Other minor changes include disabling incremental vacuum (I do a manual vacuum myself at the end before rebuilding the indexes).
Aggressive waste reduction
The plugins used to have standalone metric_* methods, that were called automatically and individually. That was often making the metric methods redo the same work twice, so now I've regressed to a single method that returns a HASH of metric values (to encourage greater reuse of intermediate data). Preventing a duplicate serialize and tokens call saved 10% of CPU alone.
Now that my indexing is smarter, switching back to a HASH may also allow for crude emulation of sparse tables.
The plugins used to clone their own documents if they were destructive. Now they advertise via the API if they are destructive, and the runner will clone the document for them. That doesn't seem like a big deal, but it means that the runner can avoid one clone for the last plugin (as the document will be thrown away anyway). This saved another 20% of CPU and quite a bit of memory for big documents if only one plugin is destructive.
In-memory index tuning
You don't normally expect in-memory indexing to be a problem. Unfortunately, some of my indexes (which collective save literally a day of extra work) managed to reach 250+ meg of RAM. On the full GreyPAN, that means we're practically consuming the entire 32-bit memory space just in indexes.
I've ended up doing some fairly delicate optimisation to increase the complexity and reduce the memory consumption of the indexes.
Swapping out File::Find::Rule for File::Next
You don't really notice the cost of a list of files, until you get over 100,000 of them. While the minicpan processing still uses file lists, all the document parsing code has been switched out to an iterator.
This also makes it easier to filter the file processing against the indexes before even doing a second stat. On the downside, removing file lists means that I've lost the ability to process files from smallest to largest (something that perversely seemed to make processing much faster) and I no longer know how far I am through the scan.

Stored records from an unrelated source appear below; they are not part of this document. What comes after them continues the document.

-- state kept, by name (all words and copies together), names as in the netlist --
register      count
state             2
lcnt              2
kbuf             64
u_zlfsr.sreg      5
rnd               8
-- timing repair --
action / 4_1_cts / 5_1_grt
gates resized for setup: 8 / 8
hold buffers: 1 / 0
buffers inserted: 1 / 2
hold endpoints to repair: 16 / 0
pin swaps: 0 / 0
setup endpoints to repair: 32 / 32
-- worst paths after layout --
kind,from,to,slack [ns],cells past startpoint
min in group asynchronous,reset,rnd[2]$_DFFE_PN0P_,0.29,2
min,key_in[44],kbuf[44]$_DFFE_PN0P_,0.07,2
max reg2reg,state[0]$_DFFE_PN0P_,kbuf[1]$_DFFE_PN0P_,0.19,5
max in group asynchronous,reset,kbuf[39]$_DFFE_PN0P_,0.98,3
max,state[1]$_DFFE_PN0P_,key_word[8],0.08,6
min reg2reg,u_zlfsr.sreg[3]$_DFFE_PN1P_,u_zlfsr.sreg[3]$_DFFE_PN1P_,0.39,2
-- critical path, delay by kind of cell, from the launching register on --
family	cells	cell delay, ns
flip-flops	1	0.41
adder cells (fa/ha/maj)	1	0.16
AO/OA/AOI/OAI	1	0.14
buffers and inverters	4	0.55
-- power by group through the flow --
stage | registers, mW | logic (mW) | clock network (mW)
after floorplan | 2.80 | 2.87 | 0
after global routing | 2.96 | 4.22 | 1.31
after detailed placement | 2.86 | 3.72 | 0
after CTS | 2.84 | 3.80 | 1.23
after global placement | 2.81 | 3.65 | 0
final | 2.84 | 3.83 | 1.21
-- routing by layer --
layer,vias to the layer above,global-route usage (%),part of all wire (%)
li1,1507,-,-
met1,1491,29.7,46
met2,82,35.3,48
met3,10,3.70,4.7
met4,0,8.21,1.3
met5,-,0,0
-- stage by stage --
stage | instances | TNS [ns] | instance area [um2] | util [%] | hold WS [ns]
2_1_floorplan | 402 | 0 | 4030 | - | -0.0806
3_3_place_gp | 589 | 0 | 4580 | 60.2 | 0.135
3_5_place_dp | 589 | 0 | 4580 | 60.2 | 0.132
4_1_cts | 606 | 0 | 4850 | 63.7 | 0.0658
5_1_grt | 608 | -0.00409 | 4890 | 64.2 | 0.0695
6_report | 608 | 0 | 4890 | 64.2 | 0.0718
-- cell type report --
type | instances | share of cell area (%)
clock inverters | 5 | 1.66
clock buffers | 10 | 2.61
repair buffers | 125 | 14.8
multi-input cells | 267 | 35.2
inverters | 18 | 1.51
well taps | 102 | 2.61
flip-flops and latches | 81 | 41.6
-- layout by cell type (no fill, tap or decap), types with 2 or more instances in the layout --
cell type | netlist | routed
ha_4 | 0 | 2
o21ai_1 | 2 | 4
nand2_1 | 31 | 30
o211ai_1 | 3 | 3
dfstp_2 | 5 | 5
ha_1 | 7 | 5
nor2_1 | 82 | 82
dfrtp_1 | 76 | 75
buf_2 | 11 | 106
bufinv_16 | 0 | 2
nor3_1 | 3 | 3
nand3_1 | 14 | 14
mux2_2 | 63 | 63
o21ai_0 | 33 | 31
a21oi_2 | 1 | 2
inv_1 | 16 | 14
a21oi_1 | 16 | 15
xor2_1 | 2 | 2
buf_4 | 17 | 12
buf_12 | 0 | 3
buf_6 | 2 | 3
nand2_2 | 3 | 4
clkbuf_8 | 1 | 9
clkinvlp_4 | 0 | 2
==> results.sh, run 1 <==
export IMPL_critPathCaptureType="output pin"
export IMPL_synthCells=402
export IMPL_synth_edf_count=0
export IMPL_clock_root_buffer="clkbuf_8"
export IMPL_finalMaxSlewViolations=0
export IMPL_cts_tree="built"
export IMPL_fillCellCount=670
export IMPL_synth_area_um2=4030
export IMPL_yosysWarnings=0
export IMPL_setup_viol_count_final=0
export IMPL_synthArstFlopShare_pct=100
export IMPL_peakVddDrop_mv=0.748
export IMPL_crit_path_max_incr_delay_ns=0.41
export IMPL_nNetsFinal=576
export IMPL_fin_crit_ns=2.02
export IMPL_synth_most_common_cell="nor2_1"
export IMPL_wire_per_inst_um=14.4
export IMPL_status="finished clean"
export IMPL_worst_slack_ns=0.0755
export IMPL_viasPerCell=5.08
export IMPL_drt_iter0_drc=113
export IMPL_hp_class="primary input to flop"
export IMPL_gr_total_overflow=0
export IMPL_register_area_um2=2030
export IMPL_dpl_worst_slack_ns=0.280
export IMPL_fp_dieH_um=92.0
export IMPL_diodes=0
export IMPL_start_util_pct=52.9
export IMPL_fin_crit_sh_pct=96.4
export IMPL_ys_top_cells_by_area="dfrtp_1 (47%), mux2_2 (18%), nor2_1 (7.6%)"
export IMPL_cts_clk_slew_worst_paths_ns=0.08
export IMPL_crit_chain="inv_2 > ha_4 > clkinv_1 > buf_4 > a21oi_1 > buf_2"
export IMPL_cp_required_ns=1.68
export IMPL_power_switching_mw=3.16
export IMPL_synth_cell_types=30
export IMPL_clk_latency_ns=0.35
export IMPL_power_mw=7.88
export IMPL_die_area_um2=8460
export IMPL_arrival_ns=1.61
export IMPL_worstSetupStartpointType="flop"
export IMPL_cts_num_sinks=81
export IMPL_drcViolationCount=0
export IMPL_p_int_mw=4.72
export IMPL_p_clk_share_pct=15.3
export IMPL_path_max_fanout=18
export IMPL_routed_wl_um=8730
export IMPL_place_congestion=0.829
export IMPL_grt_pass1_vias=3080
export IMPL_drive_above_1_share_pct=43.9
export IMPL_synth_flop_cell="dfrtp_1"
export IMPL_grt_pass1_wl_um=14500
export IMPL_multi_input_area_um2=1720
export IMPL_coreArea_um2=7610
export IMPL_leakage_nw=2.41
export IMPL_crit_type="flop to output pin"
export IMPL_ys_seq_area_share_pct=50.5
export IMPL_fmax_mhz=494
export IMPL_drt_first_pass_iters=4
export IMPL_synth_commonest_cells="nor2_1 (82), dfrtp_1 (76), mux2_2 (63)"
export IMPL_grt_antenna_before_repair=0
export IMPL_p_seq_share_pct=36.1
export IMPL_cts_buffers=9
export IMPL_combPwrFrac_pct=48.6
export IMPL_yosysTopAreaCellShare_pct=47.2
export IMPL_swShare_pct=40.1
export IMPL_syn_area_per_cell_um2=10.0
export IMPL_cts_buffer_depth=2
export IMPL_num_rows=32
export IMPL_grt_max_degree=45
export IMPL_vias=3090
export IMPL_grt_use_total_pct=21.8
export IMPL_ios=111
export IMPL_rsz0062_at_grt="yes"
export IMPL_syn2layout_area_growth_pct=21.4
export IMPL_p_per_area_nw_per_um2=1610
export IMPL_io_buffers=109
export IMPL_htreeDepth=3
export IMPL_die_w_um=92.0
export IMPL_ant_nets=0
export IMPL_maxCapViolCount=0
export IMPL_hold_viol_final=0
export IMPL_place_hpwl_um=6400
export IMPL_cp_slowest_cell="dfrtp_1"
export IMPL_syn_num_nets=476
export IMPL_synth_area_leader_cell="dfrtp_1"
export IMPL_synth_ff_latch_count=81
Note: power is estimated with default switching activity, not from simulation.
<file path="src/rtl/inst_fetcher.sv">
// Instruction fetcher: assembles a 32-bit little-endian instruction one byte
// at a time. Each byte is looked up in the cache first. On a miss the byte is
// read over the memory bus and written back into the cache.
module inst_fetcher #(
  parameter int MEM_LAT = 1
) (
  input  logic        clk,
  input  logic        rst,
  input  logic        rdy,
  input  logic [31:0] pc_i,
  input  logic        req_i,
  input  logic        flush_i,
  output logic [31:0] cache_raddr_o,
  input  logic        cache_hit_i,
  input  logic [7:0]  cache_data_i,
  output logic        cache_we_o,
  output logic [31:0] cache_waddr_o,
  output logic [7:0]  cache_wdata_o,
  output logic        mem_req_o,
  input  logic        mem_gnt_i,
  output logic [31:0] mem_addr_o,
  input  logic [7:0]  mem_data_i,
  output logic [31:0] inst_o,
  output logic [31:0] inst_pc_o,
  output logic        inst_valid_o,
  output logic        busy_o
);

  typedef enum logic [1:0] {IDLE, LOOKUP, MEMRD, DONE} state_t;

  // Wait counter compares against the latency; 1..3 fits in two bits.
  localparam logic [1:0] LAT = 2'(MEM_LAT);

  state_t          state_q, state_d;
  logic [1:0]      cnt_q, cnt_d;
  logic [1:0]      wcnt_q, wcnt_d;
  logic            granted_q, granted_d;
  logic [31:0]     fetch_pc_q, fetch_pc_d;
  logic [3:0][7:0] buf_q, buf_d;
  logic [31:0]     inst_q, inst_d;
  logic [31:0]     inst_pc_q, inst_pc_d;
  logic [31:0]     byte_addr;

  // Address of the byte currently being fetched (wraps modulo 2^32).
  assign byte_addr = fetch_pc_q + {30'd0, cnt_q};

  // State registers; reset clears everything, otherwise take the next values.
  always_ff @(posedge clk) begin
    if (rst) begin
      state_q    <= IDLE;
      cnt_q      <= '0;
      wcnt_q     <= '0;
      granted_q  <= 1'b0;
      fetch_pc_q <= '0;
      buf_q      <= '0;
      inst_q     <= '0;
      inst_pc_q  <= '0;
    end else begin
      state_q    <= state_d;
      cnt_q      <= cnt_d;
      wcnt_q     <= wcnt_d;
      granted_q  <= granted_d;
      fetch_pc_q <= fetch_pc_d;
      buf_q      <= buf_d;
      inst_q     <= inst_d;
      inst_pc_q  <= inst_pc_d;
    end
  end

  // Next-state and output logic; rdy low leaves every _d equal to its _q.
  always_comb begin
    state_d       = state_q;
    cnt_d         = cnt_q;
    wcnt_d        = wcnt_q;
    granted_d     = granted_q;
    fetch_pc_d    = fetch_pc_q;
    buf_d         = buf_q;
    inst_d        = inst_q;
    inst_pc_d     = inst_pc_q;
    cache_raddr_o = '0;
    cache_we_o    = 1'b0;
    cache_waddr_o = '0;
    cache_wdata_o = '0;
    mem_req_o     = 1'b0;
    mem_addr_o    = '0;
    inst_valid_o  = 1'b0;
    busy_o        = (state_q != IDLE);
    // The DONE cycle presents the fresh buffer; other cycles hold the last result.
    inst_o        = (state_q == DONE) ? buf_q : inst_q;
    inst_pc_o     = (state_q == DONE) ? fetch_pc_q : inst_pc_q;

    if (state_q == LOOKUP) cache_raddr_o = byte_addr;

    if (rdy) begin
      if (flush_i) begin
        // Redirect: drop the fetch, including any outstanding bus read.
        state_d   = IDLE;
        cnt_d     = '0;
        wcnt_d    = '0;
        granted_d = 1'b0;
      end else begin
        case (state_q)
          IDLE: begin
            if (req_i) begin
              fetch_pc_d = pc_i;
              cnt_d      = '0;
              state_d    = LOOKUP;
            end
          end
          LOOKUP: begin
            if (cache_hit_i) begin
              buf_d[cnt_q] = cache_data_i;
              if (cnt_q == 2'd3) state_d = DONE;
              else               cnt_d   = cnt_q + 2'd1;
            end else begin
              granted_d = 1'b0;
              wcnt_d    = '0;
              state_d   = MEMRD;
            end
          end
          MEMRD: begin
            if (!granted_q) begin
              mem_req_o = 1'b1;
              if (mem_gnt_i) begin
                mem_addr_o = byte_addr;
                granted_d  = 1'b1;
                wcnt_d     = 2'd1;
              end
            end else if (wcnt_q == LAT) begin
              // Capture cycle: fill the cache and the buffer lane together.
              cache_we_o    = 1'b1;
              cache_waddr_o = byte_addr;
              cache_wdata_o = mem_data_i;
              buf_d[cnt_q]  = mem_data_i;
              granted_d     = 1'b0;
              wcnt_d        = '0;
              if (cnt_q == 2'd3) begin
                state_d = DONE;
              end else begin
                cnt_d   = cnt_q + 2'd1;
                state_d = LOOKUP;
              end
            end else begin
              wcnt_d = wcnt_q + 2'd1;
            end
          end
          DONE: begin
            inst_valid_o = 1'b1;
            inst_d       = buf_q;
            inst_pc_d    = fetch_pc_q;
            state_d      = IDLE;
          end
          default: state_d = IDLE;
        endcase
      end
    end

    if (rst) begin
      cache_raddr_o = '0;
      cache_we_o    = 1'b0;
      cache_waddr_o = '0;
      cache_wdata_o = '0;
      mem_req_o     = 1'b0;
      mem_addr_o    = '0;
      inst_valid_o  = 1'b0;
      busy_o        = 1'b0;
      inst_o        = '0;
      inst_pc_o     = '0;
    end
  end

endmodule

</file>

That said, I am processing a 250,000 files all named by md5, so I may well add a new progress estimate based on how far through the MD5 space we are. That doesn't take into account partially complete failed parsing runs, but is better than nothing.
I'm now at the point where I can fetch, index, parse and analyse the entire of minicpan in 12-24 hours on a consumer grade laptop with a portable hard-drive attached to hold the data on, resulting in a highly-indexed SQLite database that can be used to answer most simple questions in under a minute.
The database I've produced should also join relatively cleanly onto CPANDB, for more complex queries.
I'm happy I managed to achieve this without resorting to parallelism, which could have been an easier solution to implement but would have let me retain my other inefficiencies for much longer. I suspect the extra work put in now will also mean much-reduced contention once I am forced to go parallel (which is really the only optimisation options left to me).
My next problem is that my database index only holds CPAN release path to md5 indexes.
I'm able to scale to the entire GreyPAN, but I don't yet have the ability to fetch or index the GreyPAN. But I'm definitely getting closer to a useful tool now.
Anyone fancy working on an Ohloh-style repository extract tool?